> Instructions for the task
Word for word, retype every record in the listing.

> Exercise material
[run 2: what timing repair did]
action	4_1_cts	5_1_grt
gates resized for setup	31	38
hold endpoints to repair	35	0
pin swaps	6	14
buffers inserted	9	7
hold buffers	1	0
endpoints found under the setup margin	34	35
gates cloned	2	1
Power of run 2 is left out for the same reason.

> Reply to the exercise
[run 2: what timing repair did]
action	4_1_cts	5_1_grt
gates resized for setup	31	38
hold endpoints to repair	35	0
pin swaps	6	14
buffers inserted	9	7
hold buffers	1	0
endpoints found under the setup margin	34	35
gates cloned	2	1
Power of run 2 is left out for the same reason.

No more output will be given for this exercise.